• _What is needed_: Set down exactly the lines below, starting at the one that contains "# synth_recipe.tcl (not" and ending at the one that contains "export DESIGN_NICKNAME = integer_to_ascii_formatter", with both of those lines included and nothing else.

==== Task input ====

This design comes from an exercise in tuning for small area, a short achievable clock period and few clock cycles per item on the open sky130 flow, not from production work.
Function was checked by simulation only, so behaviour that the tests miss may differ from the original.

### flow/run.sh
#!/bin/bash
# synth_recipe.tcl (not shown) runs the flow's synth.tcl, then flattens the netlist and writes it again
# the make line also repeats each setting of config.mk as NAME=value (left out here)
make -C /OpenROAD-flow-scripts/flow DESIGN_CONFIG=/design/flow/config.mk WORK_HOME=/design/flow/orfs CLKGATE_MAP_FILE= SYNTH_SCRIPT=/design/flow/synth_recipe.tcl finish
### flow/config.mk
export PLATFORM = sky130hd
export DESIGN_NAME = integer_to_ascii_formatter
export DESIGN_NICKNAME = integer_to_ascii_formatter
export VERILOG_FILES = /design/flow/design.v
export SDC_FILE = /design/flow/constraint.sdc
export NUM_CORES = 4
export LEC_CHECK = 0
export CAP_MARGIN = 20
export CORE_MARGIN = 2
export CORE_UTILIZATION = 40
export SLEW_MARGIN = 20
### flow/constraint.sdc
create_clock -name core_clock -period 10.0 [get_ports {clk}]
set_input_delay 2.0000 -clock core_clock [delete_from_list [all_inputs] [get_ports {clk}]]
set_output_delay 2.0000 -clock core_clock [all_outputs]
set_load 0.01 [all_outputs]
### flow/design.v
`timescale 1ns / 1ps
package itaf_pkg;
    localparam logic [6:0] MAX_CHARS = 7'd64;
    localparam logic [1:0] BSEL_OCT = 2'd0;
    localparam logic [1:0] BSEL_DEC = 2'd1;
    localparam logic [7:0] CH_SPACE = 8'h20;
    localparam logic [7:0] CH_PLUS  = 8'h2B;
    localparam logic [7:0] CH_MINUS = 8'h2D;
    localparam logic [7:0] CH_ZERO  = 8'h30;
    localparam logic [7:0] CH_X     = 8'h58;
    localparam logic [7:0] CH_NONE  = 8'h00;
    typedef logic [6:0] count_t;
    typedef enum logic [1:0] {
        BASE_OCT = 2'd0,
        BASE_DEC = 2'd1,
        BASE_HEX = 2'd2
    } base_t;
    typedef enum logic [2:0] {
        BK_IDLE,
        BK_CONV,
        BK_COUNT,
        BK_PLAN,
        BK_EMIT
    } back_state_t;
    typedef struct packed {
        base_t       base;
        logic [7:0]  sign_ch;
        logic        has_sign;
        logic [1:0]  pfx_len;
        count_t      width;
        logic [5:0]  prec;
        logic        left;
        logic        zpad;
        logic        lc;
    } desc_t;
    localparam int DESC_W = 29;
    function automatic logic [7:0] digit_char(input logic [3:0] d, input logic lc);
        digit_char = ((d < 4'd10) ? (8'h30 + {4'h0, d}) : (8'h37 + {4'h0, d})) | {2'b00, lc, 5'b00000};
    endfunction
endpackage
`timescale 1ns / 1ps
module itaf_front
#(
    parameter int VALUE_WIDTH = 64
)
(
    input  logic                   item_valid,
    input  logic [VALUE_WIDTH-1:0] value,
    input  logic [1:0]             base_select,
    input  logic [6:0]             min_width,
    input  logic [5:0]             min_digits,
    input  logic                   signed_mode,
    input  logic                   left_justify,
    input  logic                   zero_pad,
    input  logic                   plus_sign,
    input  logic                   space_sign,
    input  logic                   alt_prefix,
    input  logic                   lower_case,
    input  logic                   queue_full,
    output logic                   push,
    output itaf_pkg::desc_t                  push_desc,
    output logic [VALUE_WIDTH-1:0] push_mag
);
    logic       negative;
    itaf_pkg::base_t      base;
    logic [1:0] fixed_len;
    logic [6:0] prec_limit;
    assign negative = signed_mode && value[VALUE_WIDTH-1];
    assign push     = item_valid && !queue_full;
    assign push_mag = negative ? (~value + VALUE_WIDTH'(1)) : value;
    always_comb
    begin
        unique case (base_select)
            itaf_pkg::BSEL_OCT: base = itaf_pkg::BASE_OCT;
            itaf_pkg::BSEL_DEC: base = itaf_pkg::BASE_DEC;
            default:  base = itaf_pkg::BASE_HEX;
        endcase
    end
    always_comb
    begin
        push_desc.base = base;
        push_desc.lc   = lower_case;
        push_desc.left = left_justify;
        push_desc.zpad = zero_pad && !left_justify;
        priority if (negative)
            push_desc.sign_ch = itaf_pkg::CH_MINUS;
        else if (signed_mode && plus_sign)
            push_desc.sign_ch = itaf_pkg::CH_PLUS;
        else if (signed_mode && space_sign)
            push_desc.sign_ch = itaf_pkg::CH_SPACE;
        else
            push_desc.sign_ch = itaf_pkg::CH_NONE;
        push_desc.has_sign = (push_desc.sign_ch != itaf_pkg::CH_NONE);
        if (alt_prefix && base == itaf_pkg::BASE_HEX)
            push_desc.pfx_len = 2'd2;
        else if (alt_prefix && base == itaf_pkg::BASE_OCT)
            push_desc.pfx_len = 2'd1;
        else
            push_desc.pfx_len = 2'd0;
        push_desc.width = (min_width > itaf_pkg::MAX_CHARS) ? itaf_pkg::MAX_CHARS : min_width;
        fixed_len  = {1'b0, push_desc.has_sign} + push_desc.pfx_len;
        prec_limit = itaf_pkg::MAX_CHARS - {5'b0, fixed_len};
        push_desc.prec = ({1'b0, min_digits} > prec_limit) ? prec_limit[5:0] : min_digits;
    end
endmodule
`timescale 1ns / 1ps
module itaf_queue
#(
    parameter int DATA_W = 8
)
(
    input  logic              clk,
    input  logic              rst_n,
    input  logic              push,
    input  logic [DATA_W-1:0] push_data,
    input  logic              pop,
    output logic              full,
    output logic              not_empty,
    output logic [DATA_W-1:0] pop_data
);
    logic [DATA_W-1:0] entry_reg [2];
    logic              wr_ptr_reg, wr_ptr_next;
    logic              rd_ptr_reg, rd_ptr_next;
    logic [1:0]        count_reg, count_next;
    assign full      = (count_reg == 2'd2);
    assign not_empty = (count_reg != 2'd0);
    assign pop_data  = entry_reg[rd_ptr_reg];
    always_comb
    begin
        wr_ptr_next = push ? !wr_ptr_reg : wr_ptr_reg;
        rd_ptr_next = pop ? !rd_ptr_reg : rd_ptr_reg;
        count_next  = count_reg + {1'b0, push} - {1'b0, pop};
    end
    always_ff @(posedge clk or negedge rst_n)
    begin
        if (!rst_n)
        begin
            wr_ptr_reg <= 1'b0;
            rd_ptr_reg <= 1'b0;
            count_reg  <= 2'd0;
        end
        else
        begin
            wr_ptr_reg <= wr_ptr_next;
            rd_ptr_reg <= rd_ptr_next;
            count_reg  <= count_next;
        end
    end
    always_ff @(posedge clk)
    begin
        if (push)
        begin
            entry_reg[wr_ptr_reg] <= push_data;
        end
    end
endmodule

====

• _Task answer_:
# synth_recipe.tcl (not shown) runs the flow's synth.tcl, then flattens the netlist and writes it again
# the make line also repeats each setting of config.mk as NAME=value (left out here)
make -C /OpenROAD-flow-scripts/flow DESIGN_CONFIG=/design/flow/config.mk WORK_HOME=/design/flow/orfs CLKGATE_MAP_FILE= SYNTH_SCRIPT=/design/flow/synth_recipe.tcl finish
### flow/config.mk
export PLATFORM = sky130hd
export DESIGN_NAME = integer_to_ascii_formatter
export DESIGN_NICKNAME = integer_to_ascii_formatter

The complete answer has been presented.